伝習録 / 黄省曾録
先生語陸元靜曰:「元靜少年亦要解《五經》,志亦好博。但聖人教人,只怕人不簡易,他說的皆是簡易之規。以今人好博之心觀之,卻似聖人教人差了。」
新字:先生語陸元静曰:「元静少年亦要解《五経》,志亦好博。但聖人教人,只怕人不簡易,他説的皆是簡易之規。以今人好博之心観之,却似聖人教人差了。」
書き下し
先生、陸元静に語りて曰く、「元静は少年にして亦た『五経』を解せんことを要す。志も亦た博きを好む。但だ聖人の人に教うるは、只だ人の簡易ならざるを怕(おそ)る。他の説く所は皆な是れ簡易の規なり。
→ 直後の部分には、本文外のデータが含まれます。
## src/rtl/systolic_array_is_ctrl.sv

```systemverilog
// systolic_array_is_ctrl: job sequencer for the input-stationary systolic array.
// Loads ARRAY_HEIGHT input rows, streams weight columns, and realigns the
// returned partial sums into a valid-qualified result stream.
// Optional feature macro: SA_IS_CTRL_PERF_EN (adds perf_cycles / perf_stalls).
module systolic_array_is_ctrl #(
  parameter int unsigned INPUT_WIDTH   = 16,
  parameter int unsigned WEIGHT_WIDTH  = 16,
  parameter int unsigned PSUM_WIDTH    = 32,
  parameter int unsigned ARRAY_HEIGHT  = 4,
  parameter int unsigned ARRAY_WIDTH   = 4,
  parameter int unsigned COL_CNT_WIDTH = 8,
  parameter int unsigned PSUM_LATENCY  = 8
) (
  input  logic                                  clk,
  input  logic                                  rst_n,
  input  logic                                  start,
  input  logic [COL_CNT_WIDTH-1:0]              cfg_num_cols,
  output logic                                  busy,
  output logic                                  done,
  input  logic                                  in_valid,
  output logic                                  in_ready,
  input  logic [ARRAY_HEIGHT*INPUT_WIDTH-1:0]   in_data,
  input  logic                                  w_valid,
  output logic                                  w_ready,
  input  logic [ARRAY_WIDTH*WEIGHT_WIDTH-1:0]   w_data,
  output logic                                  input_en,
  output logic [ARRAY_HEIGHT*INPUT_WIDTH-1:0]   input_out,
  output logic                                  process_en,
  output logic [ARRAY_WIDTH*WEIGHT_WIDTH-1:0]   weight_out,
  input  logic [ARRAY_WIDTH*PSUM_WIDTH-1:0]     psum_in,
  output logic                                  psum_valid,
  output logic [ARRAY_WIDTH*PSUM_WIDTH-1:0]     psum_out
`ifdef SA_IS_CTRL_PERF_EN
  ,
  output logic [31:0]                           perf_cycles,
  output logic [31:0]                           perf_stalls
`endif
);

  localparam int unsigned IN_BUS_W = ARRAY_HEIGHT * INPUT_WIDTH;
  localparam int unsigned W_BUS_W  = ARRAY_WIDTH * WEIGHT_WIDTH;
  localparam int unsigned P_BUS_W  = ARRAY_WIDTH * PSUM_WIDTH;
  localparam int unsigned IN_CNT_W = $clog2(ARRAY_HEIGHT + 1);
  localparam int unsigned TAG_W    = PSUM_LATENCY;

  typedef enum logic [2:0] {
    S_IDLE, S_LOAD, S_STREAM, S_DRAIN, S_DONE
  } state_e;

  state_e state_q, state_d;

  logic                     busy_q, busy_d;
  logic                     done_q, done_d;
  logic                     in_ready_q, in_ready_d;
  logic                     w_ready_q, w_ready_d;
  logic                     input_en_q, input_en_d;
  logic                     process_en_q, process_en_d;
  logic                     psum_valid_q, psum_valid_d;
  logic [IN_BUS_W-1:0]      input_out_q, input_out_d;
  logic [W_BUS_W-1:0]       weight_out_q, weight_out_d;
  logic [P_BUS_W-1:0]       psum_out_q, psum_out_d;
  logic [COL_CNT_WIDTH-1:0] cols_q, cols_d;
  logic [COL_CNT_WIDTH-1:0] w_cnt_q, w_cnt_d;
  logic [IN_CNT_W-1:0]      in_cnt_q, in_cnt_d;
  logic [TAG_W-1:0]         tag_q, tag_d;

  logic in_hs, w_hs, in_last, w_last, drained, start_acc;

  assign start_acc = (state_q == S_IDLE) && start;
  assign in_hs     = in_valid && in_ready_q;
  assign w_hs      = w_valid && w_ready_q;
  assign in_last   = in_hs && (in_cnt_q == IN_CNT_W'(ARRAY_HEIGHT - 1));
  assign w_last    = w_hs && (w_cnt_q == (cols_q - COL_CNT_WIDTH'(1)));
  // The beat currently on process_en has not reached the tag register yet.
  assign drained   = (tag_q == '0) && !process_en_q;

  // State register
  always_ff @(posedge clk) begin
    if (!rst_n) state_q <= S_IDLE;
    else        state_q <= state_d;
  end

  // Next-state logic
  always_comb begin
    state_d = state_q;
    case (state_q)
      S_IDLE:   if (start_acc) state_d = S_LOAD;
      S_LOAD:   if (in_last) state_d = (cols_q == '0) ? S_DONE : S_STREAM;
      S_STREAM: if (w_last) state_d = S_DRAIN;
      S_DRAIN:  if (drained) state_d = S_DONE;
      S_DONE:   state_d = S_IDLE;
      default:  state_d = S_IDLE;
    endcase
  end

  // Registered control outputs decoded from the upcoming state
  always_comb begin
    busy_d     = (state_d != S_IDLE);
    done_d     = (state_d == S_DONE);
    in_ready_d = (state_d == S_LOAD);
    w_ready_d  = (state_d == S_STREAM);
  end

  // Datapath: job counters, beat capture, tag shift register, result realignment
  always_comb begin
    cols_d       = cols_q;
    in_cnt_d     = in_cnt_q;
    w_cnt_d      = w_cnt_q;
    input_en_d   = 1'b0;
    input_out_d  = input_out_q;
    process_en_d = 1'b0;
    weight_out_d = weight_out_q;
    psum_valid_d = 1'b0;
    psum_out_d   = psum_out_q;
    tag_d        = (tag_q << 1) | TAG_W'(process_en_q);
    if (start_acc) begin
      cols_d   = cfg_num_cols;
      in_cnt_d = '0;
      w_cnt_d  = '0;
    end
    if (in_hs) begin
      in_cnt_d    = in_cnt_q + IN_CNT_W'(1);
      input_en_d  = 1'b1;
      input_out_d = in_data;
    end
    if (w_hs) begin
      w_cnt_d      = w_cnt_q + COL_CNT_WIDTH'(1);
      process_en_d = 1'b1;
      weight_out_d = w_data;
    end
    if (tag_q[TAG_W-1]) begin
      psum_valid_d = 1'b1;
      psum_out_d   = psum_in;
    end
  end

  // Output and datapath registers
  always_ff @(posedge clk) begin
    if (!rst_n) begin
      busy_q       <= 1'b0;
      done_q       <= 1'b0;
      in_ready_q   <= 1'b0;
      w_ready_q    <= 1'b0;
      input_en_q   <= 1'b0;
      process_en_q <= 1'b0;
      psum_valid_q <= 1'b0;
      input_out_q  <= '0;
      weight_out_q <= '0;
      psum_out_q   <= '0;
      cols_q       <= '0;
      in_cnt_q     <= '0;
      w_cnt_q      <= '0;
      tag_q        <= '0;
    end else begin
      busy_q       <= busy_d;
      done_q       <= done_d;
      in_ready_q   <= in_ready_d;
      w_ready_q    <= w_ready_d;
      input_en_q   <= input_en_d;
      process_en_q <= process_en_d;
      psum_valid_q <= psum_valid_d;
      input_out_q  <= input_out_d;
      weight_out_q <= weight_out_d;
      psum_out_q   <= psum_out_d;
      cols_q       <= cols_d;
      in_cnt_q     <= in_cnt_d;
      w_cnt_q      <= w_cnt_d;
      tag_q        <= tag_d;
    end
  end

  assign busy       = busy_q;
  assign done       = done_q;
  assign in_ready   = in_ready_q;
  assign w_ready    = w_ready_q;
  assign input_en   = input_en_q;
  assign input_out  = input_out_q;
  assign process_en = process_en_q;
  assign weight_out = weight_out_q;
  assign psum_valid = psum_valid_q;
  assign psum_out   = psum_out_q;

`ifdef SA_IS_CTRL_PERF_EN
  logic [31:0] perf_cycles_q, perf_cycles_d;
  logic [31:0] perf_stalls_q, perf_stalls_d;

  // Saturating busy-cycle and weight-stall counters, cleared per job
  always_comb begin
    perf_cycles_d = perf_cycles_q;
    perf_stalls_d = perf_stalls_q;
    if (start_acc) begin
      perf_cycles_d = '0;
      perf_stalls_d = '0;
    end else begin
      if (busy_q && (perf_cycles_q != '1)) perf_cycles_d = perf_cycles_q + 32'd1;
      if ((state_q == S_STREAM) && !w_valid && (perf_stalls_q != '1))
        perf_stalls_d = perf_stalls_q + 32'd1;
    end
  end

  // Performance counter registers
  always_ff @(posedge clk) begin
    if (!rst_n) begin
      perf_cycles_q <= '0;
      perf_stalls_q <= '0;
    end else begin
      perf_cycles_q <= perf_cycles_d;
      perf_stalls_q <= perf_stalls_d;
    end
  end

  assign perf_cycles = perf_cycles_q;
  assign perf_stalls = perf_stalls_q;
`endif

endmodule
```

## config.mk

```make
export PLATFORM = sky130hd
export DESIGN_NAME = systolic_array_is_ctrl
export DESIGN_NICKNAME = d
export VERILOG_FILES = /design/src/rtl/systolic_array_is_ctrl.sv
export SDC_FILE = /design/constraint.sdc
export NUM_CORES = 1
export LEC_CHECK = 0
export CAP_MARGIN = 20
export CORE_AREA = 2 2 208 210
export CTS_BUF_LIST = sky130_fd_sc_hd__clkbuf_8
export DETAILED_ROUTE_END_ITERATION = 10
export DIE_AREA = 0 0 210 212
export MAX_ROUTING_LAYER = met4
export PLACE_DENSITY_LB_ADDON = 0.05
export SYNTH_ARGS = -nofsm -noshare
export SYNTH_HDL_FRONTEND = slang
export SYNTH_SLANG_ARGS = --single-unit
```

## constraint.sdc

```tcl
create_clock -name clk -period 3.2 [get_ports clk]
set_input_delay 0.64 -clock clk [delete_from_list [all_inputs] [get_ports clk]]
set_output_delay 0.64 -clock clk [all_outputs]
set_load 0.02 [all_outputs]
```

* After elaboration in Yosys (flattened, before gate mapping)
Index checks and enable logic that the tools add are counted.
** Storage, ports and cells
- Logic and storage cells :: 53
- Input bits :: 269
- Bits in registers :: 293
** Operators by class
- Bitwise gates (word level) :: 1
- Eq/ne operators :: 8
- Reductions and logical operators :: 13
- $add $sub $neg :: 3
- Multiplexer cells :: 13
** Operators by type and width (count)
- $mux 3 :: 7
- $logic_not 8->1 :: 2
- $mux 8 :: 2
- $eq 3x2->1 const B :: 4
- $pmux 3 s4 :: 1
- $add 8x1->8 const B :: 1
- $eq 8x8->1 :: 1
- $or 8x1->8 :: 1
- $sub 8x1->8 const B :: 1
- $eq 3x1->1 const B :: 2
- $logic_and 1x1->1 :: 6
- $reduce_bool 2->1 :: 2
- $add 3x1->3 const B :: 1
- $eq 3x3->1 const B :: 1
- $logic_not 3->1 :: 1
- $mux 1 :: 3
- $reduce_bool 3->1 :: 1
- $logic_not 1->1 :: 1

* Longest topological paths before layout
- Depth after elaboration :: 6
- Mapped depth :: 7
- Mapped depth without buffers :: 7

* Worst setup path before layout
No wires, ideal clock.
- Kind :: register to register
- Start :: register cols_q[0]
- End :: register w_ready_q, in the netlist w_ready
- Period minus slack after synthesis :: 1821 ps
- Library setup time :: 115 ps
- Setup slack :: 1379 ps
- Data arrival time :: 1706 ps
- Stages on the path, launching flop included :: 8
- Data required time :: 3085 ps
- Cells stage by stage :: dfxtp_1 > inv_1 > ha_1 > xor2_1 > or3_1 > a311oi_2 > a31oi_2 > and2_1
** Between the ends
- Word-level cells in the longest chain between the ends :: 6
- Elaborated cells between the ends (all ways) :: 9
** Ends and longest elaborated chain
- start: declaration :: RTL line 62 : logic [COL_CNT_WIDTH-1:0] cols_q, cols_d;
- start signal: assignment :: RTL line 165 : cols_q <= cols_d;
- $sub 8x1->8 :: RTL line 73 : assign w_last = w_hs && (w_cnt_q == (cols_q - COL_CNT_WIDTH'(1)));
- $eq 8x8->1 :: RTL line 73
- $logic_and 1x1->1 :: RTL line 73
- $mux 3 :: RTL line 89 : S_STREAM: if (w_last) state_d = S_DRAIN;
- $pmux 3 s4 (*) :: RTL line 86 : case (state_q)
- $eq 3x2->1 (*) :: RTL line 101 : w_ready_d = (state_d == S_STREAM);
- end signal: assignment :: RTL line 158 : w_ready_q <= w_ready_d;
- end: declaration :: RTL line 55 : logic w_ready_q, w_ready_d;
Mark *: on every way between the ends. The rest lies on a longest branch, timed or not.
A chain may end at the register's enable or synchronous reset.

* Worst setup path after layout
- Start :: register w_ready_q, in the netlist w_ready
- End :: output port w_ready
** RTL lines
- end: declaration :: RTL line 24 : output logic w_ready,
No word-level cell between the ends.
今人の博きを好むの心を以て之を観れば、却って聖人の人に教うるは差えりと似たり」と。
現代語訳
先生は陸元静に言われた。「元静は若い頃から『五経』を解こうとし、志も博識を好んだ。しかし聖人が人に教えるのは、簡易でないことを恐れるだけだ。彼が説いたのはみな簡易な規範だ。今の人の博識を好む心で見れば、聖人の教え方が間違っているように見えるだろう」。
解説
現代社会は、多くの知識や情報を「博く」求める傾向にあります。しかしこの一節は、聖人の教えが「簡易」であることを恐れると説きます。つまり、複雑な知識を詰め込むことよりも、シンプルで本質的な真理を見極めることの重要性を示唆しているのです。表面的な博識を追い求める目には、簡易な教えは物足りなく、あるいは間違っているように映るかもしれません。しかし、本当に大切なのは、複雑なものをシンプルに捉え、核心を掴む力だということを教えてくれます。